--- SOURCE INFORMATION ---
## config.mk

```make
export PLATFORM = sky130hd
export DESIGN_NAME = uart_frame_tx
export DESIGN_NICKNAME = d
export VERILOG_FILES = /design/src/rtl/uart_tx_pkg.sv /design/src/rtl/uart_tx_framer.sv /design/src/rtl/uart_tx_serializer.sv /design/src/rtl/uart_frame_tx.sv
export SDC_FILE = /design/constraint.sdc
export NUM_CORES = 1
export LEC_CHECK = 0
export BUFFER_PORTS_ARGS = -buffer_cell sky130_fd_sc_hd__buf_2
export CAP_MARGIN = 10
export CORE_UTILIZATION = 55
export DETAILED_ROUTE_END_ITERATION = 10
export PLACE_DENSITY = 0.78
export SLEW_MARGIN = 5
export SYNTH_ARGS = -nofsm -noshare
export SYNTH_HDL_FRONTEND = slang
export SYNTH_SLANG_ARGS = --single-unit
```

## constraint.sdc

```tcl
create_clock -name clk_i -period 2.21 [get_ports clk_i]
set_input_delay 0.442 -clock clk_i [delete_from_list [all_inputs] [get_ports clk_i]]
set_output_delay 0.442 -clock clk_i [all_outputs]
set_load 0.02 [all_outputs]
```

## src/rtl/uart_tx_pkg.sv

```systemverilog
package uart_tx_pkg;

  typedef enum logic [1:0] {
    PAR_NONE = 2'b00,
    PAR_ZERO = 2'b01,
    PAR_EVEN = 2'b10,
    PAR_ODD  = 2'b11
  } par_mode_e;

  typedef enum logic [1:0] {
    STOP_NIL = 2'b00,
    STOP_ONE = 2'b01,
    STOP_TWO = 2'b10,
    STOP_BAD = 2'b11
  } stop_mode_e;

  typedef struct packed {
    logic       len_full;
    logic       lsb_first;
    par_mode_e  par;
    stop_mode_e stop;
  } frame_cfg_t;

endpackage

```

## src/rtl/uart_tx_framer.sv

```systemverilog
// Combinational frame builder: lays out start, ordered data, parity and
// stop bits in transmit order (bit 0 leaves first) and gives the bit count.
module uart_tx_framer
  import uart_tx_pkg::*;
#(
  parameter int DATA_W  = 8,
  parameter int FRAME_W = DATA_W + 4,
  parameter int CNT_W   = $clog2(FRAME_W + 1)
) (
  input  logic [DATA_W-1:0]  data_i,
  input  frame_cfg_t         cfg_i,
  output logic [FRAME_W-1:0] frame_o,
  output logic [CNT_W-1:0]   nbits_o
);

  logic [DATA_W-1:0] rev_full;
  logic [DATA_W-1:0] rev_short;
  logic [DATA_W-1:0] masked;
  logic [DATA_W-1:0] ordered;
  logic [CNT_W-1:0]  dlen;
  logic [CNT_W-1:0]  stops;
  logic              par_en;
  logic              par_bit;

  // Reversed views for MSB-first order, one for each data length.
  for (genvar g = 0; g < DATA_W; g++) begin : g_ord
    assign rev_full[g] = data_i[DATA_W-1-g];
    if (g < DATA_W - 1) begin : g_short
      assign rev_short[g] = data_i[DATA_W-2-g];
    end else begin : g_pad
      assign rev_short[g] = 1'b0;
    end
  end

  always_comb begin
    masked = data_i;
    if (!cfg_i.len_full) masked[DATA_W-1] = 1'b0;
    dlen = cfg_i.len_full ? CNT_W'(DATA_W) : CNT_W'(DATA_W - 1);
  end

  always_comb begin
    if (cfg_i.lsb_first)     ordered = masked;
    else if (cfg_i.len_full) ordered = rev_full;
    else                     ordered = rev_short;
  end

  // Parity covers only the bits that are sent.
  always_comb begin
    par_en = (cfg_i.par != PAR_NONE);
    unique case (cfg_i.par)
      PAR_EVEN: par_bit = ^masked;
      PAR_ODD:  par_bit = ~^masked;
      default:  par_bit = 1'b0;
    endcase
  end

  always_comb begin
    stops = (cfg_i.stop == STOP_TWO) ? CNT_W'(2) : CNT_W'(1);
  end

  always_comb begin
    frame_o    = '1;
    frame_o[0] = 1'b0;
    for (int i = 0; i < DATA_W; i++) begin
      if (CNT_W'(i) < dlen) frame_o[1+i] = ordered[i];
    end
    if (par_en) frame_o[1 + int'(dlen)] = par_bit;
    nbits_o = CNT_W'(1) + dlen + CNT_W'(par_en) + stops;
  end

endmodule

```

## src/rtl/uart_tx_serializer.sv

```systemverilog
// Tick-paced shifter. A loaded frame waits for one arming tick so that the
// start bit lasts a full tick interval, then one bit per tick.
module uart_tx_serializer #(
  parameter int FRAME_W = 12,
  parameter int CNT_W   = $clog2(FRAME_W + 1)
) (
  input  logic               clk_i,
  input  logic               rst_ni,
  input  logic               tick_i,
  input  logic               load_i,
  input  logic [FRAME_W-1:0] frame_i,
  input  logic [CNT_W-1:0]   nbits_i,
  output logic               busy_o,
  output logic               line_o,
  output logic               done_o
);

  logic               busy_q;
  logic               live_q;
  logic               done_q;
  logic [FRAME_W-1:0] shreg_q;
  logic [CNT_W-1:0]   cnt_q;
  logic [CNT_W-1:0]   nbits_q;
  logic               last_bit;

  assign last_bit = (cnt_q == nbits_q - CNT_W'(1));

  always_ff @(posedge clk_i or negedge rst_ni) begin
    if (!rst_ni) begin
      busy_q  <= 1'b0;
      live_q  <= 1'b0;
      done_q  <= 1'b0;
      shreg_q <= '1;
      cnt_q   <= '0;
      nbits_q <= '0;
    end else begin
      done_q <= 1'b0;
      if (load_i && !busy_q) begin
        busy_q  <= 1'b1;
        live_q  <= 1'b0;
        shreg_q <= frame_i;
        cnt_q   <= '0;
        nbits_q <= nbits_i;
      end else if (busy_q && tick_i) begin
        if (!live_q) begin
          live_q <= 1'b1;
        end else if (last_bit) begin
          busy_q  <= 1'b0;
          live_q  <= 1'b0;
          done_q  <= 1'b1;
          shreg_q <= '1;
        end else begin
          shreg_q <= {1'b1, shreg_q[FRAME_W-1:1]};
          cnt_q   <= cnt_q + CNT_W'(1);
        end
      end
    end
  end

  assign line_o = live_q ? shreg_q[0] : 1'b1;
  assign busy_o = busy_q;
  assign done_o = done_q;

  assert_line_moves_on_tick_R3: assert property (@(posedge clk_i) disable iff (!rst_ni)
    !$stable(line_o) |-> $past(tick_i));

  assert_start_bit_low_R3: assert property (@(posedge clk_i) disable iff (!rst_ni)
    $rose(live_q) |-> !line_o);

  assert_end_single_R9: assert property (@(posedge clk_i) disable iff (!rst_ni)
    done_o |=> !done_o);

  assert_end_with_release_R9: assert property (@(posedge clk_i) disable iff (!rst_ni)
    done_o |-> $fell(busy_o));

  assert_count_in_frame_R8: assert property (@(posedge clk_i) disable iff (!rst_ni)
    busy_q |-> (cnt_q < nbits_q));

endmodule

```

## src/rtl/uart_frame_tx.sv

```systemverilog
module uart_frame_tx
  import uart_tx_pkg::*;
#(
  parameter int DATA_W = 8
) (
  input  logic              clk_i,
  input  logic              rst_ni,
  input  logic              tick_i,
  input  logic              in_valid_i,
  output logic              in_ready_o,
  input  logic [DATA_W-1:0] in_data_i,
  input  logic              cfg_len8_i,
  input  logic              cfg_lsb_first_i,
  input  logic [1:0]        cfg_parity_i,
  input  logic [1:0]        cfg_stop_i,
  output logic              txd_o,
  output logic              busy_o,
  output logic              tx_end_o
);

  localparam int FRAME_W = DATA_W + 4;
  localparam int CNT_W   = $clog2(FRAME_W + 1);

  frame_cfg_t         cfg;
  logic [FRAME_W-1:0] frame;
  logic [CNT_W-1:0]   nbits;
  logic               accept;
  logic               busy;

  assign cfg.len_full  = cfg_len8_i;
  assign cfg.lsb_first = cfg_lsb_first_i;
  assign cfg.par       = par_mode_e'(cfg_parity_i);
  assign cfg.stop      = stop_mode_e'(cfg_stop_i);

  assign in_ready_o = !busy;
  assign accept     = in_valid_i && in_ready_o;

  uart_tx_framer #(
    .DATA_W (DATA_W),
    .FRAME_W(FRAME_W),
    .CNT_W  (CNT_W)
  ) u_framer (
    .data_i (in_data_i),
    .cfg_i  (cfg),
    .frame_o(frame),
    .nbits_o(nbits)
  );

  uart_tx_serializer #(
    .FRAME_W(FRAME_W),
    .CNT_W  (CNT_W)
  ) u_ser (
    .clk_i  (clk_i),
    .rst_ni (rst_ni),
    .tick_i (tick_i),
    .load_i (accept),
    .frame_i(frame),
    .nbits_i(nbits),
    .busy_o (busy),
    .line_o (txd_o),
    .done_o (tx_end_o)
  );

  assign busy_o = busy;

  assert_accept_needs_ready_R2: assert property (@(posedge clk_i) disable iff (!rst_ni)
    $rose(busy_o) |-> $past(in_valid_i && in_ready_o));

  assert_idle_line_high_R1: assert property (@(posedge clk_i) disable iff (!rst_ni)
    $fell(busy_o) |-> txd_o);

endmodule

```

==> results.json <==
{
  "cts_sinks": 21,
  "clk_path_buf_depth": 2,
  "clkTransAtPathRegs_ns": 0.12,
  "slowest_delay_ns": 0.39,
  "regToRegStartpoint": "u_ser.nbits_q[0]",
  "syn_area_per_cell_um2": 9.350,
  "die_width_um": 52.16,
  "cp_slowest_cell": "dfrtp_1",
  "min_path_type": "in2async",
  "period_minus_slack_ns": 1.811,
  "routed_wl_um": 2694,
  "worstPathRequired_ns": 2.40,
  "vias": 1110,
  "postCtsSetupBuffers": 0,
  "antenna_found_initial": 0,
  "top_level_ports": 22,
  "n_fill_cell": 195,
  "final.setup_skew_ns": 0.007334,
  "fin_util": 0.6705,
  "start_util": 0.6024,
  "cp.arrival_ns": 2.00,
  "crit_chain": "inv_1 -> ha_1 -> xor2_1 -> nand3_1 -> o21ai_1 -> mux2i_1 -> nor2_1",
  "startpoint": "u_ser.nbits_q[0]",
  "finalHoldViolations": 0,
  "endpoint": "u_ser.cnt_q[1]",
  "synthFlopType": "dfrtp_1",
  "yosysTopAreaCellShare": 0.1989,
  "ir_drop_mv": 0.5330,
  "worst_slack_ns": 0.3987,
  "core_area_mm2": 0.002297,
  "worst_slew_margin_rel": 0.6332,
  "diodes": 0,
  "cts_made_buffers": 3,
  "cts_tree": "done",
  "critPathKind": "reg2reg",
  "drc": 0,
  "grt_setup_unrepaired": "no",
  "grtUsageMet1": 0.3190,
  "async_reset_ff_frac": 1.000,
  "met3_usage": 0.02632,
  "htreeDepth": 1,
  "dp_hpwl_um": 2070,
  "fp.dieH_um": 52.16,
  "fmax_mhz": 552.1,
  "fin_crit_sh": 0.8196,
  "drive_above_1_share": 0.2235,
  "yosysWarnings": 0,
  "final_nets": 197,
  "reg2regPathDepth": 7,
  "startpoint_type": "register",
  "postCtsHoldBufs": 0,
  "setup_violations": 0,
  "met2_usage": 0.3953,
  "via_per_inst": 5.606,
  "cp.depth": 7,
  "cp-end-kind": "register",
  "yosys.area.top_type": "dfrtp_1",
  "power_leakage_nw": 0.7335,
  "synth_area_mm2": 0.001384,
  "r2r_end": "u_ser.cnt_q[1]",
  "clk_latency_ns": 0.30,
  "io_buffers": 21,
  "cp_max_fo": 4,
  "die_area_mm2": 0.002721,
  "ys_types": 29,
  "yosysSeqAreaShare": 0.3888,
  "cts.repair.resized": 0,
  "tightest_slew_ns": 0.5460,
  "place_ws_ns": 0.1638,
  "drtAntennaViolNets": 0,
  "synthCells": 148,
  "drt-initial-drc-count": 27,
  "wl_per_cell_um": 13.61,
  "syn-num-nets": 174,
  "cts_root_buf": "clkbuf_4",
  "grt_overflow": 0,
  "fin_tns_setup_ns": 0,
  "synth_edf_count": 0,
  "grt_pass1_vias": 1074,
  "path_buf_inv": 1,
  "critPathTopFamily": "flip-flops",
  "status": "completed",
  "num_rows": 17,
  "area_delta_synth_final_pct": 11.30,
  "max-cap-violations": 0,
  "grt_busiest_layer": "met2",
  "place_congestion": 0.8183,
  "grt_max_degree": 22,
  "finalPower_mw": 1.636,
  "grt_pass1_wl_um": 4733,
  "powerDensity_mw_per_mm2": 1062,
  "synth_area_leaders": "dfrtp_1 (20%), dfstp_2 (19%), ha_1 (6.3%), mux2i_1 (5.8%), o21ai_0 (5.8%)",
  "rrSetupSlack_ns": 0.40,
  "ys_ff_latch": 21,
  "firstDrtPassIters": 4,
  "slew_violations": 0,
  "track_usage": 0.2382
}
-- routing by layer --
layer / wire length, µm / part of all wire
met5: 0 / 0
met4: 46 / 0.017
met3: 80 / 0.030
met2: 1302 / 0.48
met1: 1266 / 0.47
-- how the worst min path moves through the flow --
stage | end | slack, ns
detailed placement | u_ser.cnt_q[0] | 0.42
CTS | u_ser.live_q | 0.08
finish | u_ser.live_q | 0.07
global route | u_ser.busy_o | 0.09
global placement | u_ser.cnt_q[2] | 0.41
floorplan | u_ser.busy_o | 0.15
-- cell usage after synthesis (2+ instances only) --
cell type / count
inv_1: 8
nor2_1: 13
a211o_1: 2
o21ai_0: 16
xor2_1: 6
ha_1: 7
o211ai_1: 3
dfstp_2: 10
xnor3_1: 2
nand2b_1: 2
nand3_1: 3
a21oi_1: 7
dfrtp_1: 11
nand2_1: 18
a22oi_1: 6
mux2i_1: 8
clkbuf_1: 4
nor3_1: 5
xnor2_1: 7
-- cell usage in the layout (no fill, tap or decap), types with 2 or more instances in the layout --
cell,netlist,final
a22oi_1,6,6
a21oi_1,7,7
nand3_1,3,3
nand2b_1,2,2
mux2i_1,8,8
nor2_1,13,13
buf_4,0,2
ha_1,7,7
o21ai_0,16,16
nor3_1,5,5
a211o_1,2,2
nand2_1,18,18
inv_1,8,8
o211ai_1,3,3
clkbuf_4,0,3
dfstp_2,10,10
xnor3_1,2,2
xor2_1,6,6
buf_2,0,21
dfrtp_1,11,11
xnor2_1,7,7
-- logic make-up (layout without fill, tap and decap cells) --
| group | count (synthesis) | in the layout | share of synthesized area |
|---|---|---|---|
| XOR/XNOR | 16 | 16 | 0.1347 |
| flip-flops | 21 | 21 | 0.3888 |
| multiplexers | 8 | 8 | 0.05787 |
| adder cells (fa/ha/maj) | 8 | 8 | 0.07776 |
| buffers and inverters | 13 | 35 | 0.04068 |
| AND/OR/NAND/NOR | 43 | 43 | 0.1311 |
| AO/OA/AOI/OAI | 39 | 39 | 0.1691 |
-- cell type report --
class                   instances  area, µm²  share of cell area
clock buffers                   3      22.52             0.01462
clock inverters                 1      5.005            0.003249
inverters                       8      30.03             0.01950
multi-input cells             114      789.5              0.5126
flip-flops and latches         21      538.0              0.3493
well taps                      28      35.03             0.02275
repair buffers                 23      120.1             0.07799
---
== GOAL OF THE EXERCISE ==
Go through the records and pull out each line that includes the word "only".

== SOLUTION BELOW ==
  // Parity covers only the bits that are sent.
-- cell usage after synthesis (2+ instances only) --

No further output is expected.